British glamour model and singer

Nina Carter (born Penelope Jane Mallett; 4 October 1952) is an English model and occasional singer.

==Career==
Carter entered her first beauty competition at the advice of one of her teachers. She quickly found success, being crowned Miss Bournemouth, Miss Southampton, and Miss Poole. After signing with a modelling agency she was featured on Pirelli Calendars, swimwear catalogues, and television adverts, from which she began to do topless modelling. She appeared nude on the cover of Mayfair in 1971 (Vol. 6, No. 9) as Penny Mallett, as well as featuring in a fully nude pictorial occupying the centre pages. This was her second nude photoshoot, but later claimed that she was unaware the photos "were going to be anything but tasteful" or they would appear "in one of the really naughty magazines". Later, as Nina Carter, she was a popular topless Page 3 girl in The Sun; the Evening Times article stated her measurements were 34-23-34, earning her the nickname "The Body".

In 1978, Carter formed Blonde on Blonde, a pop duo with fellow Page 3 girl Jilly Johnson. They achieved success in Japan before they disbanded in the 1980s. Carter developed a drug addiction during this time, and lost a car and her apartment. Following an emergency operation on her throat, which required several months of recuperation, she recalled: "I realised that I had to make a break with my old life" and started a cosmetics business.

In 1981, Carter appeared in the video for the Ph.D. song "I Won't Let You Down", as the girlfriend of vocalist Jim Diamond. Later that year she had a cameo in An American Werewolf in London, featuring in a television advertisement for a kiss-and-tell article ("The Naked Truth About Naughty Nina") in the News of the World prior to David Naughton's first "transformation" into the titular beast.

==Personal life==
As a youngster Carter was taken to a local Anglican church by her father, "although it did not mean much to me until many years later" and has since renewed her Christian faith.

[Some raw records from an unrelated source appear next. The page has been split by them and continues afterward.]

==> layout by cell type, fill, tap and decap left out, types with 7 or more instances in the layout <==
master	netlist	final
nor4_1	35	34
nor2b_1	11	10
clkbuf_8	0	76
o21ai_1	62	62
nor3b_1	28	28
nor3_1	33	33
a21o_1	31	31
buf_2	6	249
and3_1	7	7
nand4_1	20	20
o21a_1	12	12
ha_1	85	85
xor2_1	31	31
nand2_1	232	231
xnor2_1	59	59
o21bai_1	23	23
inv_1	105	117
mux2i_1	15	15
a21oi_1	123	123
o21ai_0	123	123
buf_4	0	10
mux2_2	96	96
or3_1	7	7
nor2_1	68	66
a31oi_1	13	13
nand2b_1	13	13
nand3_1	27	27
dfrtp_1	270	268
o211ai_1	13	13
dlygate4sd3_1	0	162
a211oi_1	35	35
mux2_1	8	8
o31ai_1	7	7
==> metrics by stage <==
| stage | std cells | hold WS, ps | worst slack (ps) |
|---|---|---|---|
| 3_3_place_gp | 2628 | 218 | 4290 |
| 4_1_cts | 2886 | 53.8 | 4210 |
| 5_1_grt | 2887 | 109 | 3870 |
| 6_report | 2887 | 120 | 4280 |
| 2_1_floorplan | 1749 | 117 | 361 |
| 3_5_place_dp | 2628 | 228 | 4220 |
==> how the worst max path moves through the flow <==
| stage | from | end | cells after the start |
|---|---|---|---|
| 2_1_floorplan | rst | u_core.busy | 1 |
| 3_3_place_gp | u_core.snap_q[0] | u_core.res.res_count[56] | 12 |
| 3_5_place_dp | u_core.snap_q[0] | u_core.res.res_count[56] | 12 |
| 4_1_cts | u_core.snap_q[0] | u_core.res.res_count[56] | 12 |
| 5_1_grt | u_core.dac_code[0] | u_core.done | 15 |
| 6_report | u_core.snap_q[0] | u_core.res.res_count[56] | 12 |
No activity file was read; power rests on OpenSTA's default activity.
--- config.mk ---
export PLATFORM = sky130hd
export DESIGN_NAME = load_store_unit_flat
export DESIGN_NICKNAME = d
export VERILOG_FILES = /design/src/rtl/lsu_pkg.sv /design/src/rtl/lsu_if.sv /design/src/rtl/lsu_align.sv /design/src/rtl/load_store_unit.sv /design/src/flat_wrapper.sv
export SDC_FILE = /design/constraint.sdc
export NUM_CORES = 1
export LEC_CHECK = 0
export CAP_MARGIN = 20
export CORE_UTILIZATION = 36
export CTS_CLUSTER_SIZE = 28
export DETAILED_ROUTE_END_ITERATION = 16
export GPL_ROUTABILITY_DRIVEN = 0
export HOLD_SLACK_MARGIN = 0.05
export PLACE_DENSITY = 0.68
export REMOVE_ABC_BUFFERS = 1
export SLEW_MARGIN = 5
export SYNTH_ARGS = -nofsm -noshare
export SYNTH_HDL_FRONTEND = slang
export SYNTH_SLANG_ARGS = --single-unit
--- constraint.sdc ---
create_clock -name clk -period 4.37 [get_ports clk]
set_input_delay 0.6555 -clock clk [delete_from_list [all_inputs] [get_ports clk]]
set_output_delay 0.6555 -clock clk [all_outputs]
set_load 0.02 [all_outputs]
--- src/rtl/lsu_pkg.sv ---
// Shared types and constants for the load/store unit: FSM states, funct3 codes,
// timeout default and the access legality rule used at issue time.
package lsu_pkg;

  typedef enum logic [1:0] {IDLE, REQ, DONE, ERR} lsu_state_e;

  localparam logic [2:0] F3_B  = 3'b000;
  localparam logic [2:0] F3_H  = 3'b001;
  localparam logic [2:0] F3_W  = 3'b010;
  localparam logic [2:0] F3_BU = 3'b100;
  localparam logic [2:0] F3_HU = 3'b101;

  localparam int TIMEOUT_DEFAULT = 255;

  // Unsigned loads have no store counterpart, so BU/HU with a write are illegal.
  function automatic logic access_ok(input logic we, input logic [2:0] mode,
                                     input logic [1:0] off);
    logic ok;
    case (mode)
      F3_B:    ok = 1'b1;
      F3_BU:   ok = !we;
      F3_H:    ok = !off[0];
      F3_HU:   ok = !we && !off[0];
      F3_W:    ok = (off == 2'b00);
      default: ok = 1'b0;
    endcase
    return ok;
  endfunction

endpackage

--- src/rtl/lsu_if.sv ---
// Memory-side request/response bus of the load/store unit.
interface lsu_if;
  logic        mem_req;
  logic        mem_we;
  logic [31:0] mem_addr;
  logic [3:0]  mem_be;
  logic [31:0] mem_wdata;
  logic        mem_ack;
  logic [31:0] mem_rdata;

  modport master (output mem_req, mem_we, mem_addr, mem_be, mem_wdata,
                  input  mem_ack, mem_rdata);
  modport slave  (input  mem_req, mem_we, mem_addr, mem_be, mem_wdata,
                  output mem_ack, mem_rdata);
endinterface

--- src/rtl/lsu_align.sv ---
// Combinational lane logic: byte enables and store replication from the issuing
// access, load lane select and extension from the latched access.
module lsu_align
  import lsu_pkg::*;
(
  input  logic [2:0]  i_st_mode,
  input  logic [1:0]  i_st_off,
  input  logic [31:0] i_st_data,
  input  logic [2:0]  i_ld_mode,
  input  logic [1:0]  i_ld_off,
  input  logic [31:0] i_ld_word,
  output logic [3:0]  o_be,
  output logic [31:0] o_st_lane,
  output logic [31:0] o_ld_ext
);

  logic [7:0]  w_byte;
  logic [15:0] w_half;

  assign w_byte = i_ld_word[{i_ld_off, 3'b000} +: 8];
  assign w_half = i_ld_off[1] ? i_ld_word[31:16] : i_ld_word[15:0];

  always_comb begin
    o_be      = 4'b0000;
    o_st_lane = i_st_data;
    case (i_st_mode)
      F3_B, F3_BU: begin
        o_be      = 4'b0001 << i_st_off;
        o_st_lane = {4{i_st_data[7:0]}};
      end
      F3_H, F3_HU: begin
        o_be      = 4'b0011 << {i_st_off[1], 1'b0};
        o_st_lane = {2{i_st_data[15:0]}};
      end
      F3_W:    o_be = 4'b1111;
      default: o_be = 4'b0000;
    endcase
  end

  always_comb begin
    case (i_ld_mode)
      F3_B:    o_ld_ext = {{24{w_byte[7]}}, w_byte};
      F3_BU:   o_ld_ext = {24'd0, w_byte};
      F3_H:    o_ld_ext = {{16{w_half[15]}}, w_half};
      F3_HU:   o_ld_ext = {16'd0, w_half};
      default: o_ld_ext = i_ld_word;
    endcase
  end

endmodule

--- src/rtl/load_store_unit.sv ---
// Load/store unit: issues one aligned memory access per start, waits for ack
// with a bounded timeout, and reports completion or fault as one-cycle pulses.
module load_store_unit
  import lsu_pkg::*;
#(
  parameter int TIMEOUT = TIMEOUT_DEFAULT
)(
  input  logic        clk,
  input  logic        rst,
  input  logic        start,
  input  logic        MemRw,
  input  logic [2:0]  LoadStoreMode,
  input  logic [31:0] addr,
  input  logic [31:0] wdata,
  output logic        busy,
  output logic        done,
  output logic [31:0] rdata,
  output logic        fault,
  lsu_if.master       mem
);

  localparam int CW = $clog2(TIMEOUT + 1);

  lsu_state_e  r_state;
  logic [CW-1:0] r_cnt;
  logic        r_we, r_req, r_mem_we, r_done, r_fault;
  logic [2:0]  r_mode;
  logic [1:0]  r_off;
  logic [31:0] r_addr, r_wdata, r_rdata;
  logic [3:0]  r_be;
  logic [3:0]  w_be;
  logic [31:0] w_st_lane, w_ld_ext;

  lsu_align u_align (
    .i_st_mode (LoadStoreMode),
    .i_st_off  (addr[1:0]),
    .i_st_data (wdata),
    .i_ld_mode (r_mode),
    .i_ld_off  (r_off),
    .i_ld_word (mem.mem_rdata),
    .o_be      (w_be),
    .o_st_lane (w_st_lane),
    .o_ld_ext  (w_ld_ext)
  );

  always_ff @(posedge clk or posedge rst) begin
    if (rst) begin
      r_state  <= IDLE;
      r_cnt    <= '0;
      r_we     <= 1'b0;
      r_req    <= 1'b0;
      r_mem_we <= 1'b0;
      r_done   <= 1'b0;
      r_fault  <= 1'b0;
      r_mode   <= F3_B;
      r_off    <= 2'b00;
      r_addr   <= '0;
      r_be     <= '0;
      r_wdata  <= '0;
      r_rdata  <= '0;
    end else begin
      r_done  <= 1'b0;
      r_fault <= 1'b0;
      case (r_state)
        IDLE: if (start) begin
          if (access_ok(MemRw, LoadStoreMode, addr[1:0])) begin
            r_state  <= REQ;
            r_cnt    <= '0;
            r_req    <= 1'b1;
            r_we     <= MemRw;
            r_mem_we <= MemRw;
            r_mode   <= LoadStoreMode;
            r_off    <= addr[1:0];
            r_addr   <= {addr[31:2], 2'b00};
            r_be     <= w_be;
            r_wdata  <= w_st_lane;
          end else begin
            r_state <= ERR;
            r_fault <= 1'b1;
          end
        end
        REQ: if (mem.mem_ack) begin
          r_state  <= DONE;
          r_done   <= 1'b1;
          r_req    <= 1'b0;
          r_mem_we <= 1'b0;
          if (!r_we) r_rdata <= w_ld_ext;
        end else if (r_cnt == CW'(TIMEOUT - 1)) begin
          // This cycle is the TIMEOUT-th unanswered one: give up.
          r_state  <= ERR;
          r_fault  <= 1'b1;
          r_req    <= 1'b0;
          r_mem_we <= 1'b0;
        end else begin
          r_cnt <= r_cnt + CW'(1);
        end
        default: r_state <= IDLE;
      endcase
    end
  end

  assign busy          = (r_state != IDLE) | start;
  assign done          = r_done;
  assign fault         = r_fault;
  assign rdata         = r_rdata;
  assign mem.mem_req   = r_req;
  assign mem.mem_we    = r_mem_we;
  assign mem.mem_addr  = r_addr;
  assign mem.mem_be    = r_be;
  assign mem.mem_wdata = r_wdata;

endmodule

--- src/flat_wrapper.sv ---
// flat-port wrapper written by rule: the top's interface ports become plain ports
module load_store_unit_flat import lsu_pkg::*;
#(
  parameter int TIMEOUT = TIMEOUT_DEFAULT
)
  (clk, rst, start, MemRw, LoadStoreMode, addr, wdata, busy, done, rdata, fault, mem_mem_req, mem_mem_we, mem_mem_addr, mem_mem_be, mem_mem_wdata, mem_mem_ack, mem_mem_rdata);
  lsu_if mem_i ();
  input  logic clk;
  input  logic rst;
  input  logic start;
  input  logic MemRw;
  input  logic [2:0] LoadStoreMode;
  input  logic [31:0] addr;
  input  logic [31:0] wdata;
  output logic busy;
  output logic done;
  output logic [31:0] rdata;
  output logic fault;
  output wire logic [$bits(mem_i.mem_req)-1:0] mem_mem_req;
  output wire logic [$bits(mem_i.mem_we)-1:0] mem_mem_we;
  output wire logic [$bits(mem_i.mem_addr)-1:0] mem_mem_addr;
  output wire logic [$bits(mem_i.mem_be)-1:0] mem_mem_be;
  output wire logic [$bits(mem_i.mem_wdata)-1:0] mem_mem_wdata;
  input wire logic [$bits(mem_i.mem_ack)-1:0] mem_mem_ack;
  input wire logic [$bits(mem_i.mem_rdata)-1:0] mem_mem_rdata;
  assign mem_mem_req = mem_i.mem_req;
  assign mem_mem_we = mem_i.mem_we;
  assign mem_mem_addr = mem_i.mem_addr;
  assign mem_mem_be = mem_i.mem_be;
  assign mem_mem_wdata = mem_i.mem_wdata;
  assign mem_i.mem_ack = mem_mem_ack;
  assign mem_i.mem_rdata = mem_mem_rdata;
  load_store_unit #(.TIMEOUT(TIMEOUT)) u_core (.clk(clk), .rst(rst), .start(start), .MemRw(MemRw), .LoadStoreMode(LoadStoreMode), .addr(addr), .wdata(wdata), .busy(busy), .done(done), .rdata(rdata), .fault(fault), .mem(mem_i));
endmodule
== Word-level counts from Yosys, hierarchy flattened ==
Cells that the tools add are included.
Storage, ports and cells
  register bits: 118
  input port bits: 104
  output and inout port bits: 105
  logic and storage cells: 81
Cells by class
  equality and inequality tests: 14
  bitwise logic cells: 2
  mux-type cells: 32
  add/subtract/negate cells: 1
  reduce and logical (&&, ||, !) cells: 16
  shift operators: 3
Operators by type and width (count)
  one-hot mux 32 bit (4 select lines): 1
  one-hot mux 32 bit (2 select lines): 1
  2-to-1 mux 8 bit: 4
  variable part select 32 x 6 -> 8 bit: 1
  2-to-1 mux 16 bit: 1
  one-hot mux 8 bit (2 select lines): 1
  2-to-1 mux 1 bit: 14
  equality test 3 bit (second input constant): 4
  one-hot mux 4 bit (3 select lines): 1
  adder 8 x 1 -> 8 bit (second input constant): 1
  equality test 8 bit (second input constant): 1
  2-to-1 mux 2 bit: 4
  equality test 3 x 1 -> 1 bit (second input constant): 2
  logical NOT 3 bit: 2
  != test 2 bit (second input constant): 3
  one-hot mux 1 bit (2 select lines): 3
  AND reduction 3 bit: 2
  one-hot mux 1 bit (5 select lines): 1
  AND reduction 5 bit: 1
  logical NOT 2 bit: 2
  one-hot mux 2 bit (2 select lines): 1
  AND reduction 4 bit: 1
  nonzero test 2 bit: 2
  OR reduction 2 bit: 2
  other kinds (11): 12

== Logic depth before layout (Yosys ltp) ==
Gate-level depths: netlist of run 1.
  depth in word-level cells: 8
  mapped depth: 7
  depth with buffers taken out: 6

== Hierarchy ==
A second synthesis of run 1 with hierarchy kept.
Second synthesis, totals
  cells, all modules: 487
  area, all modules: 5905.7 um2
By module, submodules not included
  load_store_unit: instances 1, sequential area each 2952.8 um2, cells each 308, area each 4728.3 um2
  lsu_align: instances 1, sequential area each 0.0 um2, cells each 179, area each 1177.4 um2

== Worst setup path after synthesis of run 1 ==
No wires, ideal clock.
  path type: in2reg
  from: in LoadStoreMode[0]
  to: reg u_core.r_cnt[1]
  path buffers: 1
  cell stages on the path: 5
  data arrival time: 1926 ps
  path slack: 2319 ps
  data required time: 4245 ps
  setup time: 125 ps
  cell sequence: buf_6 -> a221oi_2 -> nor3_2 -> nor3_1 -> mux2_2
On the way
  cells in the longest elaborated chain, start to end: 6
  elaborated cells on any way between the ends: 10
  classes of those cells: 5 x eq/ne; 3 x mux; 2 x reduce/logical
Ends and longest elaborated chain
  start: declaration: line flat_wrapper.sv:12  | input logic [2:0] LoadStoreMode;
  equality test 3 x 2 -> 1 bit, or another cell as far along: line lsu_pkg.sv:19  | case (mode)
  one-hot mux 1 bit (5 select lines) *: line lsu_pkg.sv:19
  2-to-1 mux 1 bit *: line load_store_unit.sv:65  | IDLE: if (start) begin
  2-to-1 mux 1 bit *: line load_store_unit.sv:64  | case (r_state)
  != test 2 x 1 -> 1 bit (no line) *
  AND reduction 5 bit (no line) *
  end signal: assignment: line load_store_unit.sv:95  | r_cnt <= r_cnt + CW'(1);
  end: declaration: line load_store_unit.sv:25  | logic [CW-1:0] r_cnt;
Mark *: on every way between the ends. The rest lies on a longest branch, timed or not. The select of a mux whose other input is x is not followed.
A chain may end at the register's enable or synchronous reset.

== Final worst setup path of run 1 ==
  from: in start
  to: out busy
On the way
  cells in the longest elaborated chain, start to end: 1
Ends and longest elaborated chain
  start: declaration: line flat_wrapper.sv:10  | input logic start;
  bitwise OR 1 bit: line load_store_unit.sv:102  | assign busy = (r_state != IDLE) | start;
  end: declaration: line flat_wrapper.sv:15  | output logic busy;
No other way between the ends.

==> metrics.txt, run 1 <==
antenna violations before repair=0; EDFF count, synth=0; most common cell after layout, fill and taps aside=clkdlybuf4s50_1; gr usage total=19.9%; Max Cap Violations=0; Fill cells=roughly 1300; FFs w/ async S/R, synth=100%; Internal Power=between 3 and 4 mW; Fmax=0.363 GHz; crit path time final=between 2000 and 3000 ps; largest net degree at the start of global routing=roughly 110; global-route wire length before repair=25200 um; Ports=209; vias in the first global route=between 4000 and 5000; clk root buf=clkbuf_16; R2R setup slack=2030 ps; Reg power frac=32.4%; post-route clock period utilization=a little over three fifths; Post-DP HPWL=11300 um; die height=about 130 um; Initial DRC Count=302; Max VDD drop=343 uV; Reg-to-Reg Start=u_core.r_off[1]; DRC=0; Worst R2R End=u_core.rdata[20]; CTS Buf Count=17; Hold EP=u_core.mem.mem_req; #FFs+latches synth=between 100 and 150; largest cells by area after synthesis=dfrtp_1 (51%), mux2_4 (12%), mux2i_1 (5.9%), nand2_1 (4.3%), a21oi_1 (3.2%); Setup TNS Final=0 ps; Final Max Slew Viols=0; synth-to-layout area growth=47.8%; Critical Path, Cell by Cell=clkdlybuf4s50_1 -> or3_1 -> clkdlybuf4s50_1; startpoint types=input port; GR Overflow Total=0; Clk pwr share=21.8%; row count=between 40 and 50; final hold vios=0; mapped cell area=5740 um2; LEAKAGE=3.72 nW; # setup viols final=0; Slew @ Worst Pin=1090 ps; post-synth top area cell=dfrtp_1; Clock H-tree levels=4; CTS tree=done; Die X=approximately 130 um; DRT antenna net count=0; router iterations before antenna repair=4; CP Class=input port to output port; Yosys top cell area share=between 50 and 60%; Critical Path AT=2100 ps; Mean Syn Cell Area=11.0 um2; Worst Hold Depth=1; Worst-path clk slew=50 ps; switching share of power=36.9%; Post-Route Utilization=about 55%; layout cells sized above 1=between 10% and 20%; worst skew pair latency=410 ps; post-CTS sizing=0; CP max stage delay=540 ps; Port-buffer cells=approximately 210; DP Worst Slack=1520 ps; unrepaired setup endpoints after global routing=false; critical path's slowest cell=clkdlybuf4s50_1; Core ar.=15400 um2; Crit path top cell by count=clkdlybuf4s50_1; Netlist cell types=49; Slew headroom=a little over a quarter; Comb power frac=45.8%; routed wire length=~16000 um; initial core utilization=37.4%; worst r2r path cells=4; Worst Hold Launch=u_core.mem.mem_req; Top FF cell, synth=dfrtp_1; die area=around 16000 um2; # hold bufs at CTS=0; clk buf depth=2; CP Capture Type=output port; routed len/inst=16.8 um; Final WS setup=~1600 ps; diode count=0; Max Clock Skew=7.75 ps; synthesized instance count=522; synth warn=0; min-delay worst type=flop to flop; status=completed; Setup Fix Bufs, Post-CTS=0; CP Max Fanout=6; post-synthesis sequential area ratio=51.4%; clock sinks=118; final net count=825; Vias=4735; Worst EP required=around 3700 ps; most frequent cells in the layout=clkdlybuf4s50_1 (206), dfrtp_1 (118), nand2_1 (66); pwr/cell area=734 nW/um2; NetSw=2.30 mW; Via density=5.02
## power by group through the flow
stage | clock (mW) | combinational (mW) | sequential, mW
floorplan | 0 | 0.981 | 2.53
global placement | 0 | 2.82 | 2.01
detailed placement | 0 | 2.86 | 2.02
CTS | 1.38 | 2.87 | 2.02
global route | 1.43 | 3.05 | 2.10
finish | 1.36 | 2.85 | 2.02
## Yosys cell counts, drive strengths merged, types with 3 or more instances
library cell  number
o22ai              8
o21ai             41
nor4              11
nand3              5
nand2b            10
inv                8
clkbuf            14
a221oi             8
mux2i             34
mux2              47
dfrtp            118
nor2              44
nor3               4
nor2b             10
nand2             66
buf               21
a21o               3
o31ai              3
a21oi             37
## layout make-up
type / instances / area, um2 / area share, %
well taps: 211 / 264 / 3.11
repair buffers: 212 / 2120 / 25.0
flip-flops and latches: 118 / 2950 / 34.8
multi-input cells: 361 / 2540 / 29.9
clock buffers: 19 / 443 / 5.22
inverters: 9 / 36.3 / 0.427
clock inverters: 13 / 133 / 1.56
## through the flow
stage | hold WS (ps) | power (mW) | instance area, um2 | instances
finish | 475 | 6.23 | 8490 | 943
global route | 487 | 6.58 | 8490 | 943
CTS | 480 | 6.28 | 8490 | 943
detailed placement | 468 | 4.89 | 7910 | 911
global placement | 460 | 4.83 | 7910 | 911
floorplan | 444 | 3.51 | 5520 | 488
## cell families after synthesis
| family | after synthesis | synth area share [%] |
|---|---|---|
| adders and majority gates | 2 | 0.436 |
| buffers and inverters | 44 | 4.55 |
| and+or+nand+nor | 165 | 13.7 |
| other | 1 | 0.0653 |
| AOI/OAI and AO/OA | 110 | 11.5 |
| DFF | 118 | 51.4 |
| muxes | 82 | 18.4 |
## worst max-delay path by stage
stage | slack [ps] | to | from
final | 1610 | busy | start
after global placement | 1540 | u_core.mem.mem_addr[11] | LoadStoreMode[0]
after detailed placement | 1520 | u_core.mem.mem_addr[3] | LoadStoreMode[0]
after CTS | 1610 | busy | start
after global routing | 1560 | busy | start
after floorplan | 590 | u_core.done | rst
## metal layers
metal | part of all wire (%) | vias to the layer above | wire (um) | global-route usage [%]
li1 | - | 2236 | - | -
met1 | 43 | 2300 | 6810 | 25.0
met2 | 48 | 185 | 7570 | 32.6
met3 | 8.1 | 14 | 1280 | 6.26
met4 | 1.3 | 0 | 205 | 6.30
met5 | 0 | - | 0 | 0
## sequential cells by signal, summed over array words and instances (netlist names)
register              cells
u_core.done               1
u_core.fault              1
u_core.mem.mem_addr      30
u_core.mem.mem_be         4
u_core.mem.mem_req        1
u_core.mem.mem_wdata     32
u_core.mem.mem_we         1
u_core.r_cnt              8
u_core.r_mode             3
u_core.r_off              2
u_core.r_state            2
u_core.r_we               1
u_core.rdata             32
## worst max-delay path, delay by kind of cell
kind | cells | cell delay, ps
AND/OR/NAND/NOR | 1 | 360
buffers and inverters | 2 | 1080
Note: power is estimated with default switching activity, not from simulation.
==> run 2, diff against run 1 <==
==> constraint.sdc (replaced) <==
create_clock -name clk -period 2.6 [get_ports clk]
set_input_delay 0.39 -clock clk [delete_from_list [all_inputs] [get_ports clk]]
set_output_delay 0.39 -clock clk [all_outputs]
set_load 0.02 [all_outputs]
==> metrics.txt, run 2 (synthesis gave the netlist of run 1 again) <==
status=completed; antenna violations before repair=0 (unchanged); post-CTS sizing=0 (unchanged); Fill cells=1293 (-2.2%); die height=128 um (unchanged); CTS Buf Count=17 (unchanged); # hold bufs at CTS=0 (unchanged); Hold WS=427 ps (-47.3 ps); # setup viols final=0 (unchanged); DRT antenna net count=0 (unchanged); final net count=836 (+1.3%); GR Overflow Total=0 (unchanged); Worst-path clk slew=50 ps (about the same); Slew headroom=48.8% (+22 points); Max VDD drop=537 uV (+57%); vias in the first global route=4960 (+2.7%); router iterations before antenna repair=4 (unchanged); gr usage total=20.0% (+0.13 points); min-delay worst type=input port to asynchronous set/reset pin; Clock H-tree levels=4 (unchanged); Post-Route Utilization=56.5% (+1.2 points); DP Worst Slack=173 ps (-1350 ps); startpoint types=input port; Post-Layout Cell Count=954 (+1.2%); global-route wire length before repair=25500 um (+1.1%); CP Class=input port to output port; routed len/inst=17.0 um (+0.83%); most frequent cells in the layout=clkdlybuf4s50_1 (206), dfrtp_1 (118), nand2_1 (66); Fmax=0.447 GHz; routed wire length=16200 um (+2.0%); Port-buffer cells=206 (unchanged); clk root buf=clkbuf_16; crit path time final=2240 ps; CTS tree=done; Inst Count DP=922 (+1.2%); CP Max Fanout=6 (unchanged); diode count=0 (unchanged); Critical Path AT=1850 ps (-250 ps); Worst EP required=2210 ps (-1500 ps); Max Cap Violations=0 (unchanged); LEAKAGE=3.83 nW (+2.9%); clk buf depth=2 (unchanged); Ports=209 (unchanged); Setup Fix Bufs, Post-CTS=0 (unchanged); worst r2r path cells=6 (+2); row count=45 (unchanged); Post-DP HPWL=11600 um (+2.7%); die area=16500 um2 (unchanged); initial core utilization=37.4% (unchanged); DRC=0 (unchanged); worst skew pair latency=410 ps (about the same); Initial DRC Count=371 (+23%); unrepaired setup endpoints after global routing=false; largest net degree at the start of global routing=70 (-35%); Final Max Slew Viols=0 (unchanged); Die X=128 um (unchanged); post-route clock period utilization=86.0%; final hold vios=0 (unchanged); synth-to-layout area growth=51.1%; Final WS setup=365 ps (-1250 ps); Vias=4779 (+0.93%); Via density=5.01 (-0.23%); pwr/cell area=1250 nW/um2 (+71%); most common cell after layout, fill and taps aside=clkdlybuf4s50_1; Core ar.=15400 um2 (unchanged); Slew @ Worst Pin=767 ps (-323 ps); Max Clock Skew=4.28 ps (-3.47 ps); clock sinks=118 (unchanged); layout cells sized above 1=14.0% (+1.0 points); CP Capture Type=output port
[run 2: cell type report]
cell class                 count  area (um2)  area share [%]
sequential                   118        2950            34.0
multi-input combinational    361        2540            29.3
timing repair buffer         223        2230            25.7
clock buffer                  24         492            5.67
tap                          211         264            3.04
clock inverter                 8         168            1.93
inverter                       9        36.3           0.418
[run 2: critical path, cell delays in order]
cell	delay, ps
clkdlybuf4s50_1	540
or3_1	370
clkdlybuf4s50_1	540
[run 2: routing by layer]
layer | vias to the layer above | global-route usage [%] | share of wire (%)
li1 | 2241 | - | -
met1 | 2313 | 24.8 | 42
met2 | 196 | 32.9 | 48
met3 | 29 | 5.30 | 7.9
met4 | 0 | 8.79 | 2.5
met5 | - | 0 | 0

Carter started dating Terry Trenerry, a quantity surveyor, when she was 16 and the two married, but ended in the late 1970s. She had a relationship with company director Brian Johnson, who was previously married to her bandmate Jilly Johnson. In 1984, Carter married former Yes keyboardist Rick Wakeman and they had one daughter and one son. They separated in 2000 and their divorce finalised in 2004.

In June, 2010 she married plastic surgeon Douglas Harrison.